Summary
In Pieri v. Director of Motor Vehicles, D.C.App., 192 A.2d 807, we affirmed an order of revocation although evidence of the result of the urinalysis test was received without expert testimony, but the point was not raised or called to our attention in that case.
Summary of this case from Lister v. EnglandOpinion
No. 3229.
Argued May 22, 1963.
Decided July 22, 1963.
Milton C. Gelenian, Washington, D.C., for petitioner.
David P. Sutton, Asst. Corporation Counsel, with whom Chester H. Gray, Corporation Counsel, Milton D. Korman, Principal Asst. Corporation Counsel, and Hubert B. Pair, Asst. Corporation Counsel, were on the brief, for respondent.
Before HOOD, Chief Judge, and QUINN and MYERS, Associate Judges.
Following an automobile collision petitioner was charged in the Court of General Sessions with several offenses including driving while under the influence of intoxicating liquor. Pending disposition of those charges he was served by the Director of Motor Vehicles with notice to show cause why his permit should not be suspended or revoked. At a hearing on this notice there was testimony by the arresting officer that immediately after the collision petitioner had a strong odor of alcohol, was incoherent in speech and was unable to tell what had happened; and that petitioner voluntarily submitted to an urinalysis which revealed that his urine contained .24 per cent of alcohol by weight. Petitioner denied being intoxicated, but admitted that a short time before the accident he had had "about four bottles of beer."
Code 1961, § 40-609a(a) (3) provides that if a "* * * defendant's urine contained twenty one-hundredths of 1 per centum or more, by weight, of alcohol, such proof shall constitute prima facie proof that defendant at such time was under the influence of intoxicating liquor."

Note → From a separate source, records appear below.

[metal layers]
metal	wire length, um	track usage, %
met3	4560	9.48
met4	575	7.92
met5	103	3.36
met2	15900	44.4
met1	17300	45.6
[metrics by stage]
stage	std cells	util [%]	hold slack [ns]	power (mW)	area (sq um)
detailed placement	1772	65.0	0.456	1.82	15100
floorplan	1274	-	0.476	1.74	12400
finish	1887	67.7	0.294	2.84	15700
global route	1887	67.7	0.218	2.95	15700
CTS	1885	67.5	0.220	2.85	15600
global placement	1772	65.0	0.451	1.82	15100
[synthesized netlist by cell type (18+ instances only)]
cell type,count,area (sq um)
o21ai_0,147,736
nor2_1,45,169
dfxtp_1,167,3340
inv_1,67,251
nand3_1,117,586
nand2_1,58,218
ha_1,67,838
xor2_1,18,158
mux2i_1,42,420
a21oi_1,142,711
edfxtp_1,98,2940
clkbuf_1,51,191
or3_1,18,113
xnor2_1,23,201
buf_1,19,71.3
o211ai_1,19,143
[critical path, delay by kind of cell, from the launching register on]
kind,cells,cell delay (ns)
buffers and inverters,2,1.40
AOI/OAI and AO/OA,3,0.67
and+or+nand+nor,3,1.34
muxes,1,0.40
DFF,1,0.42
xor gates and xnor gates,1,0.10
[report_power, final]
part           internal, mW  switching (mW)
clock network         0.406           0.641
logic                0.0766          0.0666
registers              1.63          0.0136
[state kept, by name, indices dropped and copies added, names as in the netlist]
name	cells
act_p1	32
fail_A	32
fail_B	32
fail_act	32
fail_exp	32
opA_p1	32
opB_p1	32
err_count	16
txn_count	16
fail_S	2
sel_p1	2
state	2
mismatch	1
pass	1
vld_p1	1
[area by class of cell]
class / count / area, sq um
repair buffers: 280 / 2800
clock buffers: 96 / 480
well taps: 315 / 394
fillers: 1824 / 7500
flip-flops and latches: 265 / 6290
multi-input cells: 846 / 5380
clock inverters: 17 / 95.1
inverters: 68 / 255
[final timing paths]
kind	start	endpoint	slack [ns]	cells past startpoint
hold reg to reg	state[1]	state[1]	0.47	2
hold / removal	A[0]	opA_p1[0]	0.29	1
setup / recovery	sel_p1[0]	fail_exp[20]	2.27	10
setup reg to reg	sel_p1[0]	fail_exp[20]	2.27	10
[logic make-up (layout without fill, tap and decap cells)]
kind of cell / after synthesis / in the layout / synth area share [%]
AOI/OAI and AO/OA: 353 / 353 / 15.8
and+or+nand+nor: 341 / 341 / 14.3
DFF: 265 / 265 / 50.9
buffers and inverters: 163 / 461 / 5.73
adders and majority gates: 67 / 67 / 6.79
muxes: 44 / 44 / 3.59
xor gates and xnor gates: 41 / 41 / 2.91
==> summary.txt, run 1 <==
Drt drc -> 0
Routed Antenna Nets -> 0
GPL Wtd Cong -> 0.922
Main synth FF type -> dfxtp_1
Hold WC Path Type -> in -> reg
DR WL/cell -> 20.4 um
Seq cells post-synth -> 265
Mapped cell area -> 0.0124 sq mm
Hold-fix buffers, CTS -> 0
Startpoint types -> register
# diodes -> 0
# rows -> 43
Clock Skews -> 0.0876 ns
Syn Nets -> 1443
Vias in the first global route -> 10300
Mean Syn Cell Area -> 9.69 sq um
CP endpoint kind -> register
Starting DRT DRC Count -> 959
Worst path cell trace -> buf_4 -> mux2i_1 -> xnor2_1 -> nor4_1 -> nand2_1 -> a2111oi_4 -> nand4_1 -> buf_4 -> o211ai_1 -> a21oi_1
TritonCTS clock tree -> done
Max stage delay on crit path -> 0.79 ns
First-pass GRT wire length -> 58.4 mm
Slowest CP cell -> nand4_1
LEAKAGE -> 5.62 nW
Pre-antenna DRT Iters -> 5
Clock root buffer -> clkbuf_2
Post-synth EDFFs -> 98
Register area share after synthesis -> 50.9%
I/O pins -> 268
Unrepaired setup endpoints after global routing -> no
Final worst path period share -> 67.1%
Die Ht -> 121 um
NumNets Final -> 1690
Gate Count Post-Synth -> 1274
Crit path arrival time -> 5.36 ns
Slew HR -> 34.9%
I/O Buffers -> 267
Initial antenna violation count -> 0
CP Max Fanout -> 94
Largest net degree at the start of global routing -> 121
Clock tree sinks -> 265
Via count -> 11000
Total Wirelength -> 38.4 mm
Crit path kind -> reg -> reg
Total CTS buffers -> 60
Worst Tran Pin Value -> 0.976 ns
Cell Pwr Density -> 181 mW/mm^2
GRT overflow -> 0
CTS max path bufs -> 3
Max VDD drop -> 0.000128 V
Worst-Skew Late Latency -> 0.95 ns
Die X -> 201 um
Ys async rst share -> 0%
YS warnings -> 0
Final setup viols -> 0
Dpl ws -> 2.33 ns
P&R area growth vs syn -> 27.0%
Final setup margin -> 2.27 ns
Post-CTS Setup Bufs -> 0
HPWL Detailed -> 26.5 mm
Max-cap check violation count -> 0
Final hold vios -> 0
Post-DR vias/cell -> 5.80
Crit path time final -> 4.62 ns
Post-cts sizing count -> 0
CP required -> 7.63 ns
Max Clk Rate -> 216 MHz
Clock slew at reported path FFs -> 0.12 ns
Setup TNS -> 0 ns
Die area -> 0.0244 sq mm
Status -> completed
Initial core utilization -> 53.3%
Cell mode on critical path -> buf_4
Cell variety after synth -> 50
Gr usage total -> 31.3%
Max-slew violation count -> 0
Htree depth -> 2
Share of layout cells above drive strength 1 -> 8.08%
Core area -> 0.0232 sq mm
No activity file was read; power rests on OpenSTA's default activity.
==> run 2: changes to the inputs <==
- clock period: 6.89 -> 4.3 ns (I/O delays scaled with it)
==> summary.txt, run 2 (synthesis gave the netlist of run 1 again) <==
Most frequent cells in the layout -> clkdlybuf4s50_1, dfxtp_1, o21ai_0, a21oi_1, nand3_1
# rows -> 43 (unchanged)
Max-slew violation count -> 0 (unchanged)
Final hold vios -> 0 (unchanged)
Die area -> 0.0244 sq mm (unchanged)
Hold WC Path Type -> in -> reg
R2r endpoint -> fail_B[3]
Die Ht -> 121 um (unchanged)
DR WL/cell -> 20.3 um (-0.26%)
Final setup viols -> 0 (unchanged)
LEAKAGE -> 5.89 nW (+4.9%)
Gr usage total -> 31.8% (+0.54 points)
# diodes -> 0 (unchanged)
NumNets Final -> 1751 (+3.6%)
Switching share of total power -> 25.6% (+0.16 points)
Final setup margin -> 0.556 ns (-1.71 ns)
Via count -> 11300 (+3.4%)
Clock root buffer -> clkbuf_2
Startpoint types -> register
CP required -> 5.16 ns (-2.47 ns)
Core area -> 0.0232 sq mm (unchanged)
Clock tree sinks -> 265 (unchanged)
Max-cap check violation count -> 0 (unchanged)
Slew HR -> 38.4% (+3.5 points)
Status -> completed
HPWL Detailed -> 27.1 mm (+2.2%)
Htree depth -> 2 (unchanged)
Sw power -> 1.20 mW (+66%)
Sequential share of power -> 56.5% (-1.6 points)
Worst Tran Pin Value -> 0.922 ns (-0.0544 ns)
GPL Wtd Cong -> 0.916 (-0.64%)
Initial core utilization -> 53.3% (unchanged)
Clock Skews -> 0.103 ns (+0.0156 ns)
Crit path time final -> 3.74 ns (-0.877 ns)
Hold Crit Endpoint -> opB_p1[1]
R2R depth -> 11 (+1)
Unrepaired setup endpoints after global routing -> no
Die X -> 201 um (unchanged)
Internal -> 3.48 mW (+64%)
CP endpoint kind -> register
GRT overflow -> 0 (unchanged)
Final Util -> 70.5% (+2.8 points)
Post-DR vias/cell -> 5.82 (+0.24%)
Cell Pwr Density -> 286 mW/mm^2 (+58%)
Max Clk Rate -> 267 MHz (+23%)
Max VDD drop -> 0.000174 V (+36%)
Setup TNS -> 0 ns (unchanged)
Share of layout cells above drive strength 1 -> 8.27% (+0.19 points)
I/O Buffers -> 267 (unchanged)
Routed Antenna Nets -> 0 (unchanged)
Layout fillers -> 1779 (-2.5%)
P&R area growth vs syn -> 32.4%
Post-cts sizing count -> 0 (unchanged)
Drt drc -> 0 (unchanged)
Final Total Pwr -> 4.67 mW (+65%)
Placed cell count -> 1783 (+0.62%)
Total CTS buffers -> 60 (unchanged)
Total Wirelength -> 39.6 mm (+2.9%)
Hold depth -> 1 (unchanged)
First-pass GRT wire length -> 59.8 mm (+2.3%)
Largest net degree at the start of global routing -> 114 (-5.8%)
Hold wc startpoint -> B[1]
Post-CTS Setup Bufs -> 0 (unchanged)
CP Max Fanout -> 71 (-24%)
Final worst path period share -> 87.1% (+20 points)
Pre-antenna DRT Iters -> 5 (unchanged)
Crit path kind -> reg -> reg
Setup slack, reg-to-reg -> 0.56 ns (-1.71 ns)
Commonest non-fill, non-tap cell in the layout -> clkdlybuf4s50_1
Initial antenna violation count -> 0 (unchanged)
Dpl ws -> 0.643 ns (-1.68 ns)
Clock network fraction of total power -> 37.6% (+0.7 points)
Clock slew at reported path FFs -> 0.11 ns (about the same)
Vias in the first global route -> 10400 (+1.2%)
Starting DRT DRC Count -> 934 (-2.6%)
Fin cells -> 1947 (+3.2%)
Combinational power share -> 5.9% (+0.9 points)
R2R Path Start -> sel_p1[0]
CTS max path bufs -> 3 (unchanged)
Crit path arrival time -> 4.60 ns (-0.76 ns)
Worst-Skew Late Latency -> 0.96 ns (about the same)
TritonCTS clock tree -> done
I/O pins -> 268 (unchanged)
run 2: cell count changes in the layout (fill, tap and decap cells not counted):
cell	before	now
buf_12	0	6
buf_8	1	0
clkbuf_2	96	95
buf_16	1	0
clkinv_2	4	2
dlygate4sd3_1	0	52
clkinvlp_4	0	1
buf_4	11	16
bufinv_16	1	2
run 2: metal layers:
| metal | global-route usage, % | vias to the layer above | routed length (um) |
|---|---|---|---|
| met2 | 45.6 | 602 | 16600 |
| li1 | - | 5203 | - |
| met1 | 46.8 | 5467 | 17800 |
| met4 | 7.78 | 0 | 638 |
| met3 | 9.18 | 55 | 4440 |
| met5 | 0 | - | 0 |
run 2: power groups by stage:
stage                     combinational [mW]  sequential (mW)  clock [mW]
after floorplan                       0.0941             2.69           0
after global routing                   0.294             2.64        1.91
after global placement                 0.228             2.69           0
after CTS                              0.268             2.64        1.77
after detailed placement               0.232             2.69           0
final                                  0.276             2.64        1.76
File: src/rtl/ram_delay_line_if.sv
// Sample-stream and latency-configuration bundle for ram_delay_line.
// The master drives samples and configuration; the slave returns the delayed stream and status.
interface ram_delay_line_if #(
    parameter int unsigned DATA_WIDTH = 10,
    parameter int unsigned NUM_CH     = 1,
    parameter int unsigned ADDR_WIDTH = 8
);
    localparam int unsigned BUS_W = DATA_WIDTH * NUM_CH;

    logic                  ce;
    logic [BUS_W-1:0]      din;
    logic                  flush;
    logic                  cfg_load;
    logic [ADDR_WIDTH-1:0] cfg_latency;
    logic [ADDR_WIDTH-1:0] cur_latency;
    logic                  cfg_err;
    logic                  primed;
    logic [BUS_W-1:0]      dout;
    logic                  dout_valid;

    modport master (
        output ce, din, flush, cfg_load, cfg_latency,
        input  cur_latency, cfg_err, primed, dout, dout_valid
    );

    modport slave (
        input  ce, din, flush, cfg_load, cfg_latency,
        output cur_latency, cfg_err, primed, dout, dout_valid
    );
endinterface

Following the hearing a finding was made that petitioner had operated his motor vehicle while "under the influence of intoxicating liquor" and his operator's permit was "suspended pending a final disposition of the charges now pending in Court."
Several months later a jury acquitted petitioner of the charges of driving while under the influence of intoxicating liquor, of reckless driving, and of leaving after colliding, but found him guilty of colliding and of driving on the wrong side of the street.
Thereafter there was a second hearing before the hearing officer of the Director of Motor Vehicles to "consider further" the previous order of suspension. The arresting officer was present, but after he stated he had nothing to add to his testimony at the previous hearing, he was questioned by no one.
Petitioner was present and made a few general statements, but the greater portion of the hearing consisted of arguments and statements by his attorney regarding expert testimony offered at the trial to discredit the urinalysis finding. At the conclusion the hearing officer found, as he had previously found, that petitioner did operate a motor vehicle while under the influence of intoxicating liquor. As a result there was an order revoking petitioner's driver's permit, with credit given for the time the permit had previously been suspended.
Petitioner argues that there was insufficient evidence to support the hearing officer's finding, but he bases his argument largely on testimony given at the trial. The testimony at trial was not before the hearing officer and is not before us. Petitioner also argues that the hearing officer was biased and failed to give sufficient weight to medical evidence presented at trial respecting the urinalysis test. Again, this medical evidence was not before the hearing officer, except as petitioner's counsel attempted to restate it there.
Essentially petitioner's entire claim of error is that the hearing officer could not find that petitioner had operated a motor vehicle while under the influence of intoxicating liquor because he had previously been acquitted of that specific charge by a jury in the Court of General Sessions. This contention was answered to the contrary in Silver v. McCamey, 95 U.S.App.D.C. 318, 221 F.2d 873; Jenkyns v. Board of Education, 111 U.S.App.D.C. 64, 294 F.2d 260.
Affirmed.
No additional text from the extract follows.